Теперь это не важно. Мой разум… острый как игла… состав дернулся… колеса натужно поворачиваются… он стоит у окна… холодный разум… экспресс набирает ход… холод… он в окне… холод…

Посыл.

Эллоахим-ин-на-стаарх-нроэн

Эллоахим’р-моон-ла-ар

Моон-ла ир-эрон…

Забудь любовь и гнев, имя и лик, день и мир, связанный со мной…

Сильное все-таки заклинание.

Только оно не имеет обратной отдачи. Я забыть не смогу.

Утром в понедельник я позвонила от соседки на работу и, сказавшись неожиданно заболевшей, выпросила еще один выходной. Я не хотела никуда идти и никого видеть. Было тошно. И чтобы раз и навсегда покончить с меланхолическими мыслями, я применила стопроцентно помогающее быстродействующее средство под названием «Генеральная Уборка Плюс Большая Стирка».

Посреди комнаты неистовствовал пылесос, на балконе ежились перепуганные ковровые дорожки, а в ванной отмокали тяжеленные портьеры, не стиранные мною уже лет пять. Постельное белье (то самое, на котором) я безжалостно прокипятила в перегонном кубе для магических зелий.

Предоставив своей бытовой технике самой справляться с порученным ей кошмаром, я вытащила из книжного шкафа все имеющиеся в наличии магические фолианты, прихватила кристалл и разложила все это хозяйство на кухонном столе со словами:

– Хватит отлынивать! Пора готовиться к инициации!

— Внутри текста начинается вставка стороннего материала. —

--- src/rtl/wb_as_bridge.sv ---
// Wishbone slave that serialises single 16-bit accesses into AS byte-stream
// command frames and collects the 2-byte read response from the remote bridge.
module wb_as_bridge #(
  parameter int TIMEOUT = 65535
) (
  input  logic        clk,
  input  logic        reset,
  input  logic        wb_cyc_i,
  input  logic        wb_stb_i,
  input  logic        wb_we_i,
  input  logic [1:0]  wb_sel_i,
  input  logic [31:0] wb_adr_i,
  input  logic [15:0] wb_dat_i,
  output logic [15:0] wb_dat_o,
  output logic        wb_ack_o,
  output logic        wb_err_o,
  output logic [7:0]  as_data_o,
  output logic        as_dstrb_o,
  input  logic        as_busy_i,
  input  logic [7:0]  as_data_i,
  input  logic        as_dstrb_i
);

  typedef enum logic [2:0] {IDLE, SEND, RESP, DONE, ERR} state_t;

  localparam logic [15:0] TIMEOUT_W = 16'(TIMEOUT);

  state_t      state, state_nxt;
  logic [31:0] adr_q;
  logic [15:0] dat_q;
  logic        we_q;
  logic [2:0]  idx, idx_nxt;
  logic [15:0] cnt, cnt_nxt;
  logic [15:0] rdat, rdat_nxt;
  logic        strb_q;
  logic [7:0]  txd_q;
  logic [7:0]  cur_byte;
  logic        last_byte;
  logic        req;
  logic        sel_unused;

  assign sel_unused = ^wb_sel_i;
  assign req        = wb_cyc_i & wb_stb_i;

  // Frame bytes in wire order; multi-byte fields go LSB first.
  always_comb begin
    cur_byte = 8'h00;
    case (idx)
      3'd0: cur_byte = we_q ? 8'h02 : 8'h01;
      3'd1: cur_byte = adr_q[7:0];
      3'd2: cur_byte = adr_q[15:8];
      3'd3: cur_byte = adr_q[23:16];
      3'd4: cur_byte = adr_q[31:24];
      3'd5: cur_byte = dat_q[7:0];
      3'd6: cur_byte = dat_q[15:8];
      default: cur_byte = 8'h00;
    endcase
  end

  assign last_byte = we_q ? (idx == 3'd6) : (idx == 3'd4);
  assign as_data_o = as_dstrb_o ? cur_byte : txd_q;

  always_comb begin
    state_nxt  = state;
    idx_nxt    = idx;
    cnt_nxt    = cnt;
    rdat_nxt   = rdat;
    as_dstrb_o = 1'b0;
    wb_ack_o   = 1'b0;
    wb_err_o   = 1'b0;
    wb_dat_o   = 16'h0000;
    case (state)
      IDLE: begin
        if (req) begin
          idx_nxt   = 3'd0;
          state_nxt = SEND;
        end
      end
      SEND: begin
        // The gap after every strobe lets the transmitter raise busy.
        if (!as_busy_i && !strb_q) begin
          as_dstrb_o = 1'b1;
          if (!last_byte) begin
            idx_nxt = idx + 3'd1;
          end else if (we_q) begin
            state_nxt = DONE;
          end else begin
            cnt_nxt   = 16'h0000;
            idx_nxt   = 3'd0;
            state_nxt = RESP;
          end
        end
      end
      RESP: begin
        cnt_nxt = cnt + 16'h0001;
        if (as_dstrb_i) begin
          if (idx == 3'd0) begin
            rdat_nxt[7:0] = as_data_i;
            idx_nxt       = 3'd1;
          end else begin
            rdat_nxt[15:8] = as_data_i;
          end
        end
        // A second byte landing on the expiry cycle still wins.
        if (as_dstrb_i && idx == 3'd1) begin
          state_nxt = DONE;
        end else if (cnt == TIMEOUT_W) begin
          state_nxt = ERR;
        end
      end
      DONE: begin
        wb_ack_o  = req;
        wb_dat_o  = we_q ? 16'h0000 : rdat;
        state_nxt = IDLE;
      end
      ERR: begin
        wb_err_o  = req;
        state_nxt = IDLE;
      end
      default: state_nxt = IDLE;
    endcase
  end

  always_ff @(posedge clk) begin
    if (reset) begin
      state  <= IDLE;
      idx    <= 3'd0;
      cnt    <= 16'h0000;
      rdat   <= 16'h0000;
      strb_q <= 1'b0;
      txd_q  <= 8'h00;
    end else begin
      state  <= state_nxt;
      idx    <= idx_nxt;
      cnt    <= cnt_nxt;
      rdat   <= rdat_nxt;
      strb_q <= as_dstrb_o;
      if (as_dstrb_o) txd_q <= cur_byte;
    end
  end

  always_ff @(posedge clk) begin
    if (reset) begin
      adr_q <= 32'h0;
      dat_q <= 16'h0;
      we_q  <= 1'b0;
    end else if (state == IDLE && req) begin
      adr_q <= wb_adr_i;
      dat_q <= wb_dat_i;
      we_q  <= wb_we_i;
    end
  end

endmodule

– Вот и я так думаю, Вика…

Я обернулась, содрогнувшись от ужаса и неожиданности. Передо мной стоял Баронет и интеллигентно улыбался.

– Как? Вы здесь… – прохрипела я, едва справляясь с управлением личного адреналинового потока.

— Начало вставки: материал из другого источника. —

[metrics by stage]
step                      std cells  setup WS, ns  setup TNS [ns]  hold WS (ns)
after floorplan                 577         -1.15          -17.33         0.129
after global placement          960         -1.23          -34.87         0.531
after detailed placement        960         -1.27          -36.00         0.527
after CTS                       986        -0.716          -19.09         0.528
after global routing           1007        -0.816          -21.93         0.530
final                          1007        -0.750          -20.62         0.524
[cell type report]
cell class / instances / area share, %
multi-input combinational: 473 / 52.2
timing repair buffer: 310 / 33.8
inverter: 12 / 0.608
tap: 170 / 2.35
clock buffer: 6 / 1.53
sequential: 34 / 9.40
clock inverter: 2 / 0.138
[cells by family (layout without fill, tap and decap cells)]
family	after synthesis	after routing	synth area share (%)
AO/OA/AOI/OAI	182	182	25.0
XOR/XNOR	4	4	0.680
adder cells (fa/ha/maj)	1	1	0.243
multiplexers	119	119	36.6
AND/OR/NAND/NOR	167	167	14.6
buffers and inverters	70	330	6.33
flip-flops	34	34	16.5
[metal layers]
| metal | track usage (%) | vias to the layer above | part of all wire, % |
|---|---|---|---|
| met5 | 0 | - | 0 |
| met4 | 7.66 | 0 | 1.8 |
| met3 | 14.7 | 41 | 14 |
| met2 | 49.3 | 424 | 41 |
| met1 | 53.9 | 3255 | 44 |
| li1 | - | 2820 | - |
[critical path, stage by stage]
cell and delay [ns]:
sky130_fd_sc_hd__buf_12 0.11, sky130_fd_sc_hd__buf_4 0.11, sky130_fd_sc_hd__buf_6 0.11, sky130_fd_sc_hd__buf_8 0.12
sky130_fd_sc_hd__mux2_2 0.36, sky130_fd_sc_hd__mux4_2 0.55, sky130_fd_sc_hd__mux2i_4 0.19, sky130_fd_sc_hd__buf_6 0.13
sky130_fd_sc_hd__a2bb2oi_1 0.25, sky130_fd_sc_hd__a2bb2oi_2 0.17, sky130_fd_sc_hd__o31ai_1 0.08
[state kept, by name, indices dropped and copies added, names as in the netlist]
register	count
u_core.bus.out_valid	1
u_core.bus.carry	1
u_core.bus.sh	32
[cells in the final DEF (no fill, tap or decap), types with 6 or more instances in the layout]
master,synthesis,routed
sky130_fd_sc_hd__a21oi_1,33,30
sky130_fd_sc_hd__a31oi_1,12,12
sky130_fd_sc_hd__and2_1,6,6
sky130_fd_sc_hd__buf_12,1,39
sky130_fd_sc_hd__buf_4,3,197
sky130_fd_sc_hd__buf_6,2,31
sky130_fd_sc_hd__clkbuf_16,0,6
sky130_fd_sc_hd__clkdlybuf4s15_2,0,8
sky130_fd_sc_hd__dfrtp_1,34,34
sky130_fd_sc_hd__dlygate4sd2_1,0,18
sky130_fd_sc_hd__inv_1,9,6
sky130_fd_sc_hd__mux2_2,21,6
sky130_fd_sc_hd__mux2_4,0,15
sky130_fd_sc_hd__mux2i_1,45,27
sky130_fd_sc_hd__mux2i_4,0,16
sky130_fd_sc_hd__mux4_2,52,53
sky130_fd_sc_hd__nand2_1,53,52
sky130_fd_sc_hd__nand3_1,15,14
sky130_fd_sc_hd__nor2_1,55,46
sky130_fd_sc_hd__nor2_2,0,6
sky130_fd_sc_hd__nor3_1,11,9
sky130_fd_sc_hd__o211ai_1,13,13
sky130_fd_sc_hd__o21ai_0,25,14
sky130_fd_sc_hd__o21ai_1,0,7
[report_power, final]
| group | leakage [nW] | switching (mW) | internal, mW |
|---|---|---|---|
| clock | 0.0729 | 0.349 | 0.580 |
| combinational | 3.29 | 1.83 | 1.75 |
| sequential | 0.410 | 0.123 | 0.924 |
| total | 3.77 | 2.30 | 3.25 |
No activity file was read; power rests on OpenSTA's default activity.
--- config.mk ---
export PLATFORM = sky130hd
export DESIGN_NAME = serial_adder
export DESIGN_NICKNAME = d
export VERILOG_FILES = /design/src/rtl/serial_adder.sv
export SDC_FILE = /design/constraint.sdc
export NUM_CORES = 1
export LEC_CHECK = 0
export CORE_MARGIN = 2
export CORE_UTILIZATION = 45
export CTS_BUF_LIST = sky130_fd_sc_hd__clkbuf_8
export DETAILED_ROUTE_END_ITERATION = 12
export PLACE_DENSITY = 0.76
export RECOVER_POWER = 50
export SETUP_SLACK_MARGIN = 0.4
export SLEW_MARGIN = 20
export SYNTH_ARGS = -nofsm -noshare
export SYNTH_HDL_FRONTEND = slang
export SYNTH_SLANG_ARGS = --single-unit
--- constraint.sdc ---
create_clock -name clk -period 3.4 [get_ports clk]
set_input_delay 0.85 -clock clk [delete_from_list [all_inputs] [get_ports clk]]
set_output_delay 0.85 -clock clk [all_outputs]
set_load 0.02 [all_outputs]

– Ты не умеешь ставить охранные заклятия, – пожал плечами старый библиофил. – И личного демона у тебя пока нет. Сколько раз предлагал: заведи, заведи…

– Их кормить нужно, демонов, а кем, соседями, что ли?

– А хоть и соседями. Разве они представляют какую-то ценность? Просто деликатная ты женщина, Виктория. Себе во вред.

– Возможно, – кивнула я, – но это не является поводом к столь бесцеремонному вторжению даже… для вас.

– Не сердись, детка, на старого холостяка. – Он элегантно поцеловал мою руку. – Сколько лет не виделись. Не скучала?

– Некогда было.

– А ворожить тоже недосуг? Ох, учил я тебя, учил… Ладно, это разговор отдельный. Проводи-ка меня в свою гостиную.

Мэтру нельзя не повиноваться. Он оценивающим взором окинул уборочную страду в моей гостиной и изрек:

– Потеря любовника – хороший повод навести порядок в квартире. Да, Вика?

Я так и села на диван. Баронет счел это приглашением и незамедлительно пристроился в кресле напротив, материализовав в пальцах два хрустальных шарика. Это была его привычка – при всяком серьезном разговоре вертеть эти шарики в руке. Шарики стеклянно зазвенели, в них зажглись переливчатые искры…

– Откуда вы знаете про… Авдея? – Произнести имя человека, который наверняка меня забыл, было нелегко.

Баронет приблизил ко мне лицо, и я снова убедилась в том, что один глаз у него змеиный – холодный, немигающий и блестящий, как драгоценный камень.

– Я знаю о тебе все, моя дорогая. Я же как-никак тебя открыл и переживаю за твои успехи и неудачи всей душой.

– А у вас есть душа?

– О, Вика, как ты могла сомневаться… Душа у меня сентиментальная и очень влюбчивая. И весьма ревнивая. Я не хочу, чтобы какой-то человек завладел женщиной, которую я оставил для себя.

О как! Кажется, события принимают интересный оборот.

– Мнение женщины вы при этом спросить не удосужились? – сурово прищурилась я.